Quantum Physics
An ok layman’s introduction to QM.
Basics
- Quantum systems are fundamentally different from classical ones; the underlying logic is not the same
- Classical waves are determined by frequency and wavelength
- Waves can be standing or travelling
- Standing waves have quantified values for allowed wavelength
- Pauli principle: no two quantum particles in a system can occupy the same state
Energy
- Molecules have a compound ground state lower than that of the separate atoms (therfore it’s stability…)

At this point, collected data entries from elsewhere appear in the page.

==> src/rtl/mux2_rr_if.sv <==
// Stream bundle for mux2_rr: two producer channels in, one tagged channel out.
// The slave side is the multiplexer; the master side is its producers/consumer.
interface mux2_rr_if #(
    parameter int W = 8
);
    logic [W-1:0] d0;
    logic         v0;
    logic         r0;
    logic [W-1:0] d1;
    logic         v1;
    logic         r1;
    logic [W-1:0] z0;
    logic         zv;
    logic         zr;
    logic         s0;

    modport master (
        output d0, v0, d1, v1, zr,
        input  r0, r1, z0, zv, s0
    );

    modport slave (
        input  d0, v0, d1, v1, zr,
        output r0, r1, z0, zv, s0
    );
endinterface

==> src/rtl/mux2_rr.sv <==
// 2:1 round-robin stream merge into one registered output word with source tag.
// Optional per-channel grant counters c0/c1 via MUX2_RR_GRANT_CNT_EN.
module mux2_rr #(
    parameter int W = 8
) (
    input  logic       clk,
    input  logic       rst,
    mux2_rr_if.slave   bus
`ifdef MUX2_RR_GRANT_CNT_EN
    ,
    output logic [7:0] c0,
    output logic [7:0] c1
`endif
);
    typedef enum logic {EMPTY = 1'b0, FULL = 1'b1} state_t;

    state_t       state_q, state_d;
    logic [W-1:0] z_q, z_d;
    logic         s_q, s_d;
    logic         last_q, last_d;
    logic         ld;
    logic         g0;
    logic         g1;

    assign ld = (state_q == EMPTY) | bus.zr;
    // On a tie the channel not granted last time wins.
    assign g0 = bus.v0 & (~bus.v1 | last_q);
    assign g1 = bus.v1 & (~bus.v0 | ~last_q);

    assign bus.r0 = ld & g0;
    assign bus.r1 = ld & g1;
    assign bus.z0 = z_q;
    assign bus.zv = (state_q == FULL);
    assign bus.s0 = s_q;

    always_comb begin
        state_d = state_q;
        z_d     = z_q;
        s_d     = s_q;
        last_d  = last_q;
        if (bus.r0 | bus.r1) begin
            state_d = FULL;
            z_d     = bus.r1 ? bus.d1 : bus.d0;
            s_d     = bus.r1;
            last_d  = bus.r1;
        end else if (bus.zr) begin
            state_d = EMPTY;
        end
    end

    always_ff @(posedge clk) begin
        if (rst) begin
            state_q <= EMPTY;
            z_q     <= '0;
            s_q     <= 1'b0;
            last_q  <= 1'b1;
        end else begin
            state_q <= state_d;
            z_q     <= z_d;
            s_q     <= s_d;
            last_q  <= last_d;
        end
    end

`ifdef MUX2_RR_GRANT_CNT_EN
    logic [7:0] c0_q, c0_d;
    logic [7:0] c1_q, c1_d;

    always_comb begin
        c0_d = c0_q + {7'd0, bus.r0};
        c1_d = c1_q + {7'd0, bus.r1};
    end

    always_ff @(posedge clk) begin
        if (rst) begin
            c0_q <= 8'd0;
            c1_q <= 8'd0;
        end else begin
            c0_q <= c0_d;
            c1_q <= c1_d;
        end
    end

    assign c0 = c0_q;
    assign c1 = c1_q;
`endif
endmodule

==> src/flat_wrapper.sv <==
// flat-port wrapper written by rule: the top's interface ports become plain ports
module mux2_rr_flat 
#(
    parameter int W = 8
)
  (clk, rst, bus_d0, bus_v0, bus_d1, bus_v1, bus_zr, bus_r0, bus_r1, bus_z0, bus_zv, bus_s0);
  mux2_rr_if #(.W(W)) bus_i ();
  input  logic clk;
  input  logic rst;
  input wire logic [$bits(bus_i.d0)-1:0] bus_d0;
  input wire logic [$bits(bus_i.v0)-1:0] bus_v0;
  input wire logic [$bits(bus_i.d1)-1:0] bus_d1;
  input wire logic [$bits(bus_i.v1)-1:0] bus_v1;
  input wire logic [$bits(bus_i.zr)-1:0] bus_zr;
  output wire logic [$bits(bus_i.r0)-1:0] bus_r0;
  output wire logic [$bits(bus_i.r1)-1:0] bus_r1;
  output wire logic [$bits(bus_i.z0)-1:0] bus_z0;
  output wire logic [$bits(bus_i.zv)-1:0] bus_zv;
  output wire logic [$bits(bus_i.s0)-1:0] bus_s0;
  assign bus_i.d0 = bus_d0;
  assign bus_i.v0 = bus_v0;
  assign bus_i.d1 = bus_d1;
  assign bus_i.v1 = bus_v1;
  assign bus_i.zr = bus_zr;
  assign bus_r0 = bus_i.r0;
  assign bus_r1 = bus_i.r1;
  assign bus_z0 = bus_i.z0;
  assign bus_zv = bus_i.zv;
  assign bus_s0 = bus_i.s0;
  mux2_rr #(.W(W)) u_core (.clk(clk), .rst(rst), .bus(bus_i));
endmodule
==> config.mk <==
export PLATFORM = sky130hd
export DESIGN_NAME = mux2_rr_flat
export DESIGN_NICKNAME = d
export VERILOG_FILES = /design/src/rtl/mux2_rr_if.sv /design/src/rtl/mux2_rr.sv /design/src/flat_wrapper.sv
export SDC_FILE = /design/constraint.sdc
export NUM_CORES = 1
export LEC_CHECK = 0
export ABC_AREA = 1
export CORE_MARGIN = 1.5
export CORE_UTILIZATION = 24
export CTS_CLUSTER_DIAMETER = 200
export DETAILED_ROUTE_END_ITERATION = 8
export GPL_TIMING_DRIVEN = 0
export PLACE_DENSITY_LB_ADDON = 0.2
export SLEW_MARGIN = 20
export SYNTH_ARGS = -nofsm -noshare
export SYNTH_HDL_FRONTEND = slang
export SYNTH_SLANG_ARGS = --single-unit
==> constraint.sdc <==
create_clock -name clk -period 1.2 [get_ports clk]
set_clock_uncertainty 0.05 [all_clocks]
set_input_delay 0.24 -clock clk [delete_from_list [all_inputs] [get_ports clk]]
set_output_delay 0.24 -clock clk [all_outputs]
set_load 0.1 [all_outputs]
# Word-level counts from Yosys, hierarchy flattened
# Index checks and enable logic that the tools add are counted.
# totals
input_bits	21
regBits	11
wordCells	20
# op_classes
n_reduce_logical	1
mux	3
bitwise_logic	12
# ops
cell	n
$mux 8	1
$and 1x1->1	4
$not 1->1	4
$or 1x1->1	4
$mux 1	2
$reduce_bool 2->1	1

# Logic depth before layout (Yosys ltp)
# Gate-level depths: netlist (run 1).
# logic_depth
ltp_word	6
ltp_mapped	8

# Worst setup path after synthesis (run 1)
# OpenSTA, ideal clock, no wires.
# synth_timing
path_type	register to output
from	register u_core.state_q (netlist: u_core.bus.zv)
to	output bus_r0
arrival_time_ns	2.603
t_required_ns	0.910
path_stages_with_launch	5
path_slack_ns	-1.693
cell_sequence	dfxtp_1 nand2_1 buf_6 nand2_1 a21oi_1
# synth_via
elab_chain_cells	3
# synth_rtl
item	line_no	source
start: declaration	mux2_rr.sv:17	state_t state_q, state_d;
start signal: assignment	mux2_rr.sv:58	state_q <= state_d;
$not 1->1	mux2_rr.sv:25	assign ld = (state_q == EMPTY) | bus.zr;
$or 1x1->1	mux2_rr.sv:25	
$and 1x1->1	mux2_rr.sv:30	assign bus.r0 = ld & g0;
end: declaration	flat_wrapper.sv:15	output wire logic [$bits(bus_i.r0)-1:0] bus_r0;
# No other way between the ends.

# Final worst setup path (run 1)
# Same ends and word-level chain as after synthesis.

==> results of run 1 <==
## metrics by stage
step / cell area [um^2] / utilization, %
final: 1100 / 44.6
after global routing: 1100 / 44.6
after CTS: 1090 / 44.1
after detailed placement: 1020 / 41.2
after global placement: 1020 / 41.2
after floorplan: 672 / -
## final timing paths
check                              from                            end  slack, ps  depth (start not counted)
max          u_core.bus.zv$_SDFFE_PP0P_                         bus_r0       -250                          5
min reg2reg  u_core.bus.s0$_SDFFE_PP0P_     u_core.bus.s0$_SDFFE_PP0P_        410                          2
min                                 rst     u_core.bus.s0$_SDFFE_PP0P_        150                          2
max reg2reg  u_core.bus.zv$_SDFFE_PP0P_  u_core.bus.z0[0]$_SDFFE_PP0P_         40                          8
## sequential cells by signal, indices dropped and copies added, names as in the netlist
signal	count
u_core.bus.s0	1
u_core.bus.z0	8
u_core.bus.zv	1
u_core.last_q	1
## cell usage in the layout (no fill, tap or decap), drive strengths merged
cell / netlist / layout
dfxtp: 11 / 11
clkinvlp: 0 / 1
o21ai: 1 / 1
nand4: 8 / 8
nand3: 10 / 10
clkdlybuf4s50: 0 / 16
dlygate4sd2: 0 / 2
nand2: 23 / 23
clkbuf: 1 / 5
a21oi: 10 / 10
inv: 22 / 21
clkdlybuf4s15: 0 / 1
buf: 4 / 22
## power by group through the flow
stage	Sequential, mW	Combinational, mW	Clock [mW]
global placement	0.434	0.597	0
detailed placement	0.434	0.599	0
CTS	0.427	0.629	0.269
global route	0.433	0.670	0.281
finish	0.428	0.630	0.256
floorplan	0.668	0.199	0
## area by class of cell
class / count / area [um^2]
timing repair buffer: 37 / 360
sequential: 11 / 236
inverter: 22 / 86.3
fill: 277 / 1370
multi-input combinational: 52 / 292
tap: 30 / 37.5
buffer: 5 / 66.3
clock buffer: 4 / 26.3
## layer usage
metal	GRT usage [%]	vias to the layer above
met5	0	-
met4	5.00	0
met3	3.06	0
met2	22.0	16
met1	16.2	318
li1	-	364
## cells by family after synthesis
| family | after synthesis |
|---|---|
| and+or+nand+nor | 41 |
| buffers and inverters | 27 |
| DFF | 11 |
| AOI/OAI and AO/OA | 11 |
## worst register-to-register path: stages (launching register included)
cell and delay [ps]:
dfxtp_4 350, nand2_4 70, nand3_2 90, buf_8 140, buf_6 130, nand2_1 60
nand3_1 60, nand2_1 60, inv_1 40
## what timing repair did
item	CTS	global route
resized for setup	87	3
setup endpoints to repair	22	12
setup buffers	6	0
pin swaps	1	1
==> results by group, run 1 <==
Setup path
  – CP peak stage delay: 350 ps
  – WP data arrival: 1160 ps
  – Data required, critical path: 910 ps
  – WP buf/inv: 2
  – Crit end category: output port
  – Crit Path Max Fanout: 3
  – Critical path cell sequence: nand2_4 -> buf_8 -> nand2_4 -> a21oi_4 -> buf_12
  – Slowest CP cell: dfxtp_4
  – Crit start category: flip-flop
  – Most Frequent Cell on Critical Path: nand2_4
  – WS Path Type: reg2out
  – Crit path max-delay family: flip-flops

Placement
  – Placed cell count: between 150 and 200
  – I/O Buffers: 31
  – RD Place Congestion: 0.689
  – Post-DP HPWL: between 1 and 1.5 mm
  – Pre-CTS setup slack: -1510 ps

Power
  – Leakage: 0.561 nW
  – Sw power: 0.566 mW
  – Comb power frac: 47.9%
  – Register share of total power: 32.6%
  – Clock power share: 19.5%
  – Int Pwr: 0.747 mW
  – Sw frac: 43.1%
  – Pwr Total: 1.31 mW
  – Maximum VDD drop: 0.000544 V
  – Pwr per Cell Area: ~1200 nW/um^2

Die
  – Io pins: 33
  – Die Ht: 54.1 um
  – Starting density of the core: 25.3%
  – FP Rows: 18
  – Die width: 54.1 um
  – Core Box Area: 2480 um^2
  – Area of the die: 2930 um^2

Logic synthesis
  – Top post-synthesis cells by area: dfxtp_1 35%, inv_1 13%, nand2_1 11%
  – Complex-gate fraction of the synthesized area: 9.38%
  – Mapped Cells: 90
  – Largest family of logic cells by synthesized area: simple AND/OR/NAND/NOR gates
  – Yosys cell types: 12
  – Mapped Area: 627 um^2
  – Post-synthesis mux area share: 0%
  – Post-synth top area share: 35.1%
  – Synth Area in Simple Gates: between 30% and 40%
  – Synth Flop Type: dfxtp_1
  – Yosys reg bits: 11
  – Count leader, synth: inv_1
  – Post-synth top area cell: dfxtp_1
  – FFs w/ async S/R, synth: 0%
  – Seq/Total Area, Yosys: 35.1%
  – Syn_nets: about 110
  – Number of synthesized flops with an enable pin: 0
  – XOR/XNOR share of the synthesized area: 0%
  – Syn avg cell area: about 7.0 um^2
  – Top post-synthesis cells by count: 22 x inv_1, 19 x nand2_1, 11 x dfxtp_1, 10 x a21oi_1, 9 x nand3_1
  – Synth Warn #: 0
  – Post-synthesis adder-cell area fraction: 0%

CTS
  – Longest Clk Path Bufs: 2
  – Num CTS Buffers: 3
  – Max H-tree Level: 1
  – Clock-pin transition on the worst setup and hold timing paths: 70 ps
  – Clock root buffer master: clkbuf_4
  – CTS tree: yes
  – CTS Hold Bufs: 0
  – Clock sinks: 11
  – Clock Latency Late Sink: 260 ps

Timing
  – RSZ-0062 raised after global routing: yes
  – Setup TNS: -631 ps
  – Minimum hold slack: 145 ps
  – Final hold violation count: 0
  – Worst slew margin relative to its limit: 67.7%
  – Setup Viol. Count Final: 3
  – Final min period: 1450 ps
  – Max-slew violation count: 0
  – Final Cycle Share: 121%
  – Setup WS post-layout: -251 ps
  – Achievable frequency: ~0.69 GHz
  – Slew @ Worst Pin: 488 ps

Routing
  – Final WL: 1.70 mm
  – DRT antenna net count: 0
  – DRC viols: 0
  – M1 WL: roughly 760 um
  – First DRT Iteration DRCs: 7
  – Pre-antenna DRT Iters: 3
  – Vias per Instance: 4.34
  – Met3 WL: just over 100 um
  – Uppermost layer routed: met3
  – Routed wl met2: between 800 and 900 um
  – Vias: approximately 700
  – Avg WL per Cell: 10.5 um

Final layout
  – Non-Filler Instances: 161
  – Antenna cells: 0
  – Nets: 153
  – P&R area growth vs syn: 76.2%
  – Layout cell share with drive strength beyond 1: between 30% and 40%

GRT
  – Gr usage total: about an eighth
  – Global route overflow: 0
  – First-pass GRT wire length: 2.71 mm
  – Largest net degree at the start of global routing: 11
  – Vias in the first global route: around 640
  – Initial antenna violation count: 0

Run status
  – Status: finished with violations
  – Failing checks: setup timing

Run
  – Max-cap violations: 0

Min path
  – Hold WC Path Type: in2reg
Note: power is estimated with default switching activity, not from simulation.
==> run 2: changes to the inputs <==
Settings changed: ABC_CLOCK_PERIOD_IN_PS set to 1200.
==> results of run 2 <==
No change in the layout: final DEF, timing and power equal those of run 1.
==> RTL edit 1 (settings of run 1) <==
`z_q` no longer has a reset.
--- a/src/rtl/mux2_rr.sv
+++ b/src/rtl/mux2_rr.sv
@@ -53,3 +53,2 @@
             state_q <= EMPTY;
-            z_q     <= '0;
             s_q     <= 1'b0;
@@ -58,3 +57,2 @@
             state_q <= state_d;
-            z_q     <= z_d;
             s_q     <= s_d;
@@ -62,2 +60,6 @@
         end
+    end
+
+    always_ff @(posedge clk) begin
+        z_q <= z_d;
     end
Function: changed (Yosys sat finds a counterexample within 4 cycles, from zero or initial values and one cycle with rst high).
==> RTL edit 1 against run 1 <==
  * The run still ends with setup timing left
  * Synthesized area fell by 22%
  * Sequential cell count did not move
  * Combinational power fell by 10%
  * Sequential power rose by 11%
  * Design area fell by 14%
  * Routed wire length fell by 30%
  * Worst setup slack improved by 0.072 ns
  * Sequential share of layout area rose by 11 points
  * Core utilization rose by 4.2 points
  * Total power fell by 2.4%
  * Non-clock buffer count fell by 6
==> RTL edit 1: results (changes against run 1) <==
Status
  • Outcome: finished, violations left
  • Failing checks: setup timing

Global routing
  • Overall Global Routing Usage: 11.4% (-1.7 points)
  • Initial antenna violation count: 0 (unchanged)
  • Number of global-route vias before repair: 412 (-36%)
  • Largest net degree at the start of global routing: 11 (unchanged)
  • First-pass GRT wire length: 1700 µm (-37%)

Clock tree
  • Clk_lat worst skew: 0.26 ns (about the same)
  • CTS Buf Count: 3 (unchanged)

Route
  • Number of iterations in the first detailed-routing pass: 4 (+1)
  • Max Used Layer: met4
  • DRT iter0 DRCs: 2 (-5)
  • WL final: 1190 µm (-30%)
  • Via count: 485 (-31%)
  • Met2 wire len: 580 µm (-31%)
  • WL met3: 122 µm (+21%)
  • M1 WL: 480 µm (-37%)

Timing
  • Slew @ Worst Pin: 0.489 ns (+0.00154 ns)
  • Final setup viols: 3 (unchanged)
  • Final Worst Setup Slack: -0.179 ns (+0.0718 ns)
  • TNS Setup: -0.438 ns (+0.193 ns)

Power
  • Max VDD drop: 0.649 mV (+19%)
  • Clock share of power: 19.1% (-0.4 points)
  • Pleak: 0.441 nW (-21%)
  • Seq. pwr: 0.000473 W (+11%)
  • Sequential power share: 36.9% (+4.3 points)
  • Sw Pwr: 0.000526 W (-7.1%)

Synth
  • Register area share after synthesis: 61.1% (+26 points)
  • Synth warn: 0 (unchanged)
  • Post-synth ARST share: 0% (unchanged)
  • Post-synth EDFFs: 8 (+8)
  • Post-synth net total: 75 (-32%)
  • Most area-consuming cells after synthesis: edfxtp_1 49%, nand2_1 23%, dfxtp_1 12%, inv_1 3.1%, buf_6 2.3%
  • Post-synth top cells: 30 x nand2_1, 8 x edfxtp_1, 4 x inv_1, 3 x dfxtp_1, 2 x inv_2
  • Post-synth top flop: edfxtp_1
  • Post-synth cell types: 12 (unchanged)

Place
  • Port Buf Inserts: 32 (+3.2%)
  • Post-Place Setup Slack: -1.34 ns (+0.167 ns)
  • Area after DPL: 877 µm² (-14%)
  • Placer Congestion: 0.605 (-12%)
  • HPWL Detailed: 830 µm (-33%)

Critical path
  • Data arrival time of the worst path: 1.09 ns (-0.07 ns)
  • CP max FO: 3 (unchanged)
  • Worst reg2reg endpoint: u_core.bus.z0[1]
  • Reg2Reg Setup Slack: 0.02 ns (-0.02 ns)
  • R2R cell count: 4 (-4)

Worst hold path
  • Hold depth: 2 (unchanged)
  • Hold WC Path Type: register to register
  • Hold Crit Start: u_core.bus.s0

Layout
  • Flip-flop count of the largest register after layout: 8 (unchanged)
  • Fillers: 197 (-29%)
  • Layout cells sized above 1: 33.3% (-4.1 points)
  • Final net count: 115 (-25%)

Die
  • Core Region: 0.00194 mm² (-22%)
-- RTL edit 1: worst max-delay path by stage --
stage / from / end / cells after the start
after CTS: u_core.bus.zv / bus_r0 / 4
after global placement: bus_v1 / bus_r1 / 4
final: u_core.bus.zv / bus_r0 / 4
after detailed placement: bus_v1 / bus_r1 / 4
after global routing: u_core.bus.zv / bus_r0 / 4
after floorplan: u_core.bus.zv / bus_r0 / 3
-- RTL edit 1: critical path: stages (launching register included) --
cell,delay [ns]
dfxtp_4,0.35
nand2_4,0.08
nand2_4,0.06
a21oi_4,0.14
buf_12,0.19
-- RTL edit 1: area by class of cell --
class | count | share of cell area, %
Timing Repair Buffer | 35 | 37.3
Multi-Input combinational cell | 36 | 19.7
Clock buffer | 4 | 2.77
Sequential cell | 11 | 32.3
Buffer | 1 | 1.19
Inverter | 6 | 3.17
Tap cell | 27 | 3.56
-- RTL edit 1: per-stage QoR --
stage / utilization [%] / hold slack [ns] / std cells
after global routing: 48.8 / 0.459 / 120
after global placement: 45.2 / 0.408 / 113
final: 48.8 / 0.429 / 120
after floorplan: - / 0.245 / 54
after CTS: 47.2 / 0.425 / 119
after detailed placement: 45.2 / 0.411 / 113
-- RTL edit 1: routing by layer --
metal / vias to the layer above / global-route usage, %
met1: 214 / 12.2
li1: 247 / -
met3: 2 / 3.70
met2: 22 / 18.7
met5: - / 0
met4: 0 / 8.11
-- RTL edit 1: what timing repair did --
| action | 4_1_cts | 5_1_grt |
|---|---|---|
| resized for setup | 82 | 7 |
| hold buffers | 0 | 0 |
| buffers inserted | 2 | 2 |
| pin swaps | 1 | 1 |
| setup endpoints to repair | 28 | 25 |
-- RTL edit 1: kinds of logic after synthesis --
logic type             synth area share (%)
AND/OR/NAND/NOR                        28.2
buffers and inverters                  6.87
AO/OA/AOI/OAI                          3.82
flip-flops                             61.1
==> RTL edit 2 (config.mk and constraints of run 1) <==
Made on the original files. `W` is set to 8 in 3 places; all go to 6.
--- a/src/rtl/mux2_rr_if.sv
+++ b/src/rtl/mux2_rr_if.sv
@@ -3,3 +3,3 @@
 interface mux2_rr_if #(
-    parameter int W = 8
+    parameter int W = 6
 );
--- a/src/rtl/mux2_rr.sv
+++ b/src/rtl/mux2_rr.sv
@@ -3,3 +3,3 @@
 module mux2_rr #(
-    parameter int W = 8
+    parameter int W = 6
 ) (
--- a/src/flat_wrapper.sv
+++ b/src/flat_wrapper.sv
@@ -3,3 +3,3 @@
 #(
-    parameter int W = 8
+    parameter int W = 6
 )
Interface: changed (resized bus_d0, bus_d1 and bus_z0); port bits go from 33 to 27. The function was not compared with the original's and may differ.
==> RTL edit 2 against run 1 <==
  * The run still ends with setup timing left
  * Combinational power fell by 16%
  * Clock power is 3% lower
  * Sequential cell count decreased by 2
  * Synthesized area down 19%
  * Count of clock-buffer cells in the layout decreased by 1
  * Total power is 14% lower
  * Design area is 15% lower
  * Routed wire length shrank 16%
  * Via count shrank 16%
  * Worst setup slack improved by 0.078 ns
  * Die area is 18% lower
  * Critical path type unchanged
  * Critical endpoint is now bus_r1
  * Largest cell class unchanged
  * Largest power group unchanged
==> RTL edit 2: results (changes against run 1) <==
Global routing
  • Global Route met1 Usage: 16.1% (-0.13 points)
  • Number of global-route vias before repair: 484 (-25%)
  • Overall Global Routing Usage: 12.2% (-0.94 points)

Timing
  • TNS Setup: -0.490 ns (+0.141 ns)
  • Final Worst Setup Slack: -0.172 ns (+0.0782 ns)
  • WHS: 0.291 ns (+0.146 ns)
  • Slew @ Worst Pin: 0.482 ns (-0.00581 ns)
  • Final setup viols: 3 (unchanged)

Layout
  • Layout cells sized above 1: 41.1% (+3.7 points)
  • Fillers: 195 (-30%)

Critical path
  • Data arrival time of the worst path: 1.08 ns (-0.08 ns)
  • Worst reg2reg endpoint: u_core.bus.z0[1]

Status
  • Failing checks: setup timing
  • Outcome: finished, violations left

Synth
  • Post-synth net total: 88 (-21%)
  • Post-synth cell types: 14 (+2)
  • Register area share after synthesis: 35.5% (+0.34 points)
  • Post-synthesis compound-gate area fraction: 11.1% (+1.7 points)

Place
  • Post-Place Setup Slack: -1.44 ns (+0.0637 ns)
  • Area after DPL: 812 µm² (-20%)
  • Port Buf Inserts: 24 (-23%)
  • HPWL Detailed: 912 µm (-26%)
  • Inst Count DP: 122 (-19%)

Route
  • Via count: 583 (-16%)
  • DRT iter0 DRCs: 10 (+3)
  • Max Used Layer: met4

Power
  • Comb pwr: 0.000530 W (-16%)
==> RTL edit 2: changes by cell type in the layout (fill, tap and decap cells not counted), moves of 3 or more <==
cell                    run 1  this run
clkdlybuf4s50_1            16        12
inv_1                      19        15
buf_4                      11         8
dfxtp_2                    10         7
==> RTL edit 2: critical path, cell delays in order, from the launching register on <==
cell	delay [ns]
dfxtp_4	0.39
nand2_8	0.06
nand3_4	0.10
clkinvlp_4	0.10
buf_12	0.17
==> RTL edit 2: repair_timing <==
| action | in CTS | in global routing |
|---|---|---|
| pin swaps | 2 | 2 |
| buffers inserted | 3 | 5 |
| gates cloned | 0 | 0 |
| hold buffers | 0 | 0 |
| setup endpoints to repair | 16 | 9 |
| gates resized for setup | 71 | 11 |
==> RTL edit 2: worst max path at each step <==
stage / cells past startpoint / endpoint / slack, ns
floorplan: 3 / bus_r1 / -0.30
global placement: 5 / bus_r1 / -1.44
detailed placement: 5 / bus_r1 / -1.44
CTS: 4 / bus_r0 / -0.20
global route: 4 / bus_r1 / -0.22
finish: 4 / bus_r1 / -0.17
==> RTL edit 2: logic make-up (layout without fill, tap and decap cells) <==
family	Yosys count	in the layout
flip-flops	9	9
AND/OR/NAND/NOR	33	33
AO/OA/AOI/OAI	9	9
buffers and inverters	20	56
==> RTL edit 2: area by class of cell <==
class | instances | area, µm² | area share [%]
clock inverter | 1 | 5.00 | 0.531
inverter | 18 | 73.8 | 7.84
buffer | 2 | 21.3 | 2.26
tap | 27 | 33.8 | 3.59
timing repair buffer | 32 | 318 | 33.7
sequential | 9 | 196 | 20.8
multi-input combinational | 42 | 272 | 28.8
clock buffer | 3 | 22.5 | 2.39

- Fusion is the release of this difference in energy between the ground states
- Fission is the use of the byproducts of the splitting of atoms into smaller fragments to extract energy
- Natural Uranium only contains about 1% $U^{235}$
- Reactor $U^{235}$ is typically enriched to 20% concentration
- Weaponised $U^{235}$ typically is of 90% concentration
Electricity
- Quantum waves in solids span the entire sample
- Current involves a net difference in the flow of these “global” electrons
- A current can flow given that there are available states around the Fermi energy
- A material’s ion lattice create a gap in the state band structure
- Given available states below the gap a material can conduct electrons
Semiconductors
- A semiconductor does like an insulator have all its states below the gap filled
- The gap in semiconductors are however in comparable size to typical thermal energies allowing some to be excited across the gap
- The excited electrons and the leftovver states below the gap; positive holes can conduct electricity
- n-type conductors have an excess of electrons
- p-type conductors have an excess of holes
Superconductors
- Cooper pairs can form by pairs of electrons by their interaction with the ion lattice causing a net attraction
- These cause superconductivity
- High-temp superconductors work at about 100K
Quantum computing
- A qubit is a (quantum) system that can exist in two states or a superposition thereof
- Qubits can ensure secure key exchange for cryptographical applications. Eavesdropping modifies the quantum system irreversibly
In total
- Copenhagen view of QM posits that hidden variables does not exist
- Subjectivie theories postulates wavefunction collapse only when observed by “a concious agent” (human mind)
- Hidden variable theores postulate the existence of some unobservable properties.
- Because of Bell’s theorem, hidden variable theories can only be non-local (spooky action at a distance) breaking with relativity
- Many-worlds theories possits that the world branches of at every point where a collapse is made.